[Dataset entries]
+ + + + + + +
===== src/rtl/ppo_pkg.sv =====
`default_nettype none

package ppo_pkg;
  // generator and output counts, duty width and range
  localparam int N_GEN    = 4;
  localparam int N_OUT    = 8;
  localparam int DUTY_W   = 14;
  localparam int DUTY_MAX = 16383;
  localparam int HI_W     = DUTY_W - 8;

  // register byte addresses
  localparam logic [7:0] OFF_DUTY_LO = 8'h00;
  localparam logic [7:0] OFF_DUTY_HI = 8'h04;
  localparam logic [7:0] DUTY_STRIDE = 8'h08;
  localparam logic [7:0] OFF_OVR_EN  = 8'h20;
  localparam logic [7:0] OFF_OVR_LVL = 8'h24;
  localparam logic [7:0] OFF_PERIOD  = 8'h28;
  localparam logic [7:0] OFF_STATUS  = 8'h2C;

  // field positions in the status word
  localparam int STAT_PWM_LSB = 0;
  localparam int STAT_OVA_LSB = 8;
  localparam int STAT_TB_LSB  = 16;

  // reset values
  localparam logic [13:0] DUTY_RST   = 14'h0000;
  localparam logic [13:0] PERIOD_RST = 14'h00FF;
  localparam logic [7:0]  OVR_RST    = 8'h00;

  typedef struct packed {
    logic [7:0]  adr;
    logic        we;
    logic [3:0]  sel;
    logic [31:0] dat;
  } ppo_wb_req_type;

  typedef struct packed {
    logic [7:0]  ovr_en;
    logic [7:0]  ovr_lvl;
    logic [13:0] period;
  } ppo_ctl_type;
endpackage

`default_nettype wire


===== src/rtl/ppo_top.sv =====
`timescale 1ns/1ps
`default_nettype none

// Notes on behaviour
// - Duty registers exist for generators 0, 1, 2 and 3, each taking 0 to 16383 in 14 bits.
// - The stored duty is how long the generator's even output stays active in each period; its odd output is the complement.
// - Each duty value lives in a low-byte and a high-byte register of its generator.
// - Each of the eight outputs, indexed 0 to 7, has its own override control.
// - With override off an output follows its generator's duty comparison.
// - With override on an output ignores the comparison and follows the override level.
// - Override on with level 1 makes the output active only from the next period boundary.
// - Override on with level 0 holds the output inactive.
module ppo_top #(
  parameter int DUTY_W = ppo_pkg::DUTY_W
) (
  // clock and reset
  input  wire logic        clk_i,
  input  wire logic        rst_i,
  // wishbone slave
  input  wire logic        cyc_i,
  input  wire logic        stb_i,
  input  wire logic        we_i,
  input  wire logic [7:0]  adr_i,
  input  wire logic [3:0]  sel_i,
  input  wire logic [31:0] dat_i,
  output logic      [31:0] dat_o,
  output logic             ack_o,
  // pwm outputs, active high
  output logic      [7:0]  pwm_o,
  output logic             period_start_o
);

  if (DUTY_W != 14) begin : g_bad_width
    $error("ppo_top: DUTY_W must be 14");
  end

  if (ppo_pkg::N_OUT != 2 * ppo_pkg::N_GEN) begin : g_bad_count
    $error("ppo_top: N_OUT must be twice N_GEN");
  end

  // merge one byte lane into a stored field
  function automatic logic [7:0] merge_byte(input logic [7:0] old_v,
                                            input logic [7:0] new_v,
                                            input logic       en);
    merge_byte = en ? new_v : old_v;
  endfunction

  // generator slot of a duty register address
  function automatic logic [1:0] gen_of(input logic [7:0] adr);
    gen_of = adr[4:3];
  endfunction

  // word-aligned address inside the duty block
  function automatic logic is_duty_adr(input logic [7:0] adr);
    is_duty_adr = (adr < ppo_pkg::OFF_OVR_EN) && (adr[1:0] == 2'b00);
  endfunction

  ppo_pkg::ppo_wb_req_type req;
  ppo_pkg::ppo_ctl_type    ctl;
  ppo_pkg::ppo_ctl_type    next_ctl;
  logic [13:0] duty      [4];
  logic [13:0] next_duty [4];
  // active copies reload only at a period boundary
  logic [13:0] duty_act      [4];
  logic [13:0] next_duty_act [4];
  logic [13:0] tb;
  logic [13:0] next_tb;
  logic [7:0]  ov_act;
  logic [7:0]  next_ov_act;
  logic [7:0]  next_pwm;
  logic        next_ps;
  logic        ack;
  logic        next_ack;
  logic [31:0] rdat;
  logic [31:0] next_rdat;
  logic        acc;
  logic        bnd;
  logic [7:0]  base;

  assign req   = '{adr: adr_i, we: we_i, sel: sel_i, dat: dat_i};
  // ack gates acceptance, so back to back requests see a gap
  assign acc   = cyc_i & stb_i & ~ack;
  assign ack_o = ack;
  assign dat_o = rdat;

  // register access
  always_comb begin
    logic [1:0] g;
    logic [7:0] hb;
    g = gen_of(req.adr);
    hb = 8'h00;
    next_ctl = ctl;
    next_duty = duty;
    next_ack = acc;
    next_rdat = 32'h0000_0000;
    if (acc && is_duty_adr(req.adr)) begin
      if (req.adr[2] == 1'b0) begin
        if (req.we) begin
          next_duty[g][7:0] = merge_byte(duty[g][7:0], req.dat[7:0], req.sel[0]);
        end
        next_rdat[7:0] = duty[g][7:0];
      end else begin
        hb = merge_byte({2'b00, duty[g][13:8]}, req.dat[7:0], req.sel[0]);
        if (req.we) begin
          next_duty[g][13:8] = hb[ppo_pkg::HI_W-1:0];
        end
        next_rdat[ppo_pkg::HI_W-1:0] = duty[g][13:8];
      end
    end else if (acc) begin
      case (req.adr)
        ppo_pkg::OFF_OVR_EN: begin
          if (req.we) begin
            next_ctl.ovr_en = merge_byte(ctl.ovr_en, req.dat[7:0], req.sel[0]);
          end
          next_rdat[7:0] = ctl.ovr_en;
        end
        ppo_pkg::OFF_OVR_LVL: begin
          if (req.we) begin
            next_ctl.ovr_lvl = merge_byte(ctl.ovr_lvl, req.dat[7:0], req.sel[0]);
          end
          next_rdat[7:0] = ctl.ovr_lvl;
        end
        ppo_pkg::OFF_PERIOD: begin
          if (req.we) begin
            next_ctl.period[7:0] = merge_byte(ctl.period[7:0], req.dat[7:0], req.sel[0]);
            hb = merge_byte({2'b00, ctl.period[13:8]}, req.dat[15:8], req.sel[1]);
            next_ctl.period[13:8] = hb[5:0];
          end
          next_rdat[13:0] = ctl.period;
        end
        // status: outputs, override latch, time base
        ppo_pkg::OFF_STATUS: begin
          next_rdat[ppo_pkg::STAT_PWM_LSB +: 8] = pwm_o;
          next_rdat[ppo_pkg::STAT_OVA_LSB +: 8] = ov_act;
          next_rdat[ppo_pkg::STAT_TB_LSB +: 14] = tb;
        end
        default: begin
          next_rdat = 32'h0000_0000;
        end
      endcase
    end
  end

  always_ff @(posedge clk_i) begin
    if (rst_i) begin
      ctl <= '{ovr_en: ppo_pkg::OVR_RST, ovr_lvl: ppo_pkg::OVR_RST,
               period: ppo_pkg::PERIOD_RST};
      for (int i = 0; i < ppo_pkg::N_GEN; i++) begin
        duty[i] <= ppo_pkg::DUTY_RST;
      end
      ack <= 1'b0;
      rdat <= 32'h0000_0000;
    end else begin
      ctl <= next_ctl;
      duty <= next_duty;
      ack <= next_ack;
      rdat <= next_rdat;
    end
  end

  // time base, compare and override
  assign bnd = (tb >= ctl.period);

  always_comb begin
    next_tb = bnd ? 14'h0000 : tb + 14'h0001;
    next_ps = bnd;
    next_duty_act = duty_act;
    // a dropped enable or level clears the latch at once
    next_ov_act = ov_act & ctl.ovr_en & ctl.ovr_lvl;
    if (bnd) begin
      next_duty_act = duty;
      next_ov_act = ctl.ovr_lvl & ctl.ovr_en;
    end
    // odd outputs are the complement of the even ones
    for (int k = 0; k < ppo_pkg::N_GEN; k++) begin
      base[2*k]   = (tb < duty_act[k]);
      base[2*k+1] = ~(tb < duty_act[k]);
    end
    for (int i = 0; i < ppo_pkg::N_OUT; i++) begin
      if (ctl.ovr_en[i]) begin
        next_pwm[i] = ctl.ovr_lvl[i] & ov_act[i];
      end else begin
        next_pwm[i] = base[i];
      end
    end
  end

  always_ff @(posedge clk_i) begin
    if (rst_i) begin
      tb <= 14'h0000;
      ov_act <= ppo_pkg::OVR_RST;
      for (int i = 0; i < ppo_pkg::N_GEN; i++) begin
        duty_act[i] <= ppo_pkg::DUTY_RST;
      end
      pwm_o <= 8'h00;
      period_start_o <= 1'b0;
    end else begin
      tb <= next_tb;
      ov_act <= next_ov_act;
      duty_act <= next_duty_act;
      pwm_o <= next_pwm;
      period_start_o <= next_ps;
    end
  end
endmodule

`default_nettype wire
+ + + + + + +
In the data above, which lines include "wire"? Return those lines.

• **Expected output**:
`default_nettype wire
  input  wire logic        clk_i,
  input  wire logic        rst_i,
  input  wire logic        cyc_i,
  input  wire logic        stb_i,
  input  wire logic        we_i,
  input  wire logic [7:0]  adr_i,
  input  wire logic [3:0]  sel_i,
  input  wire logic [31:0] dat_i,
`default_nettype wire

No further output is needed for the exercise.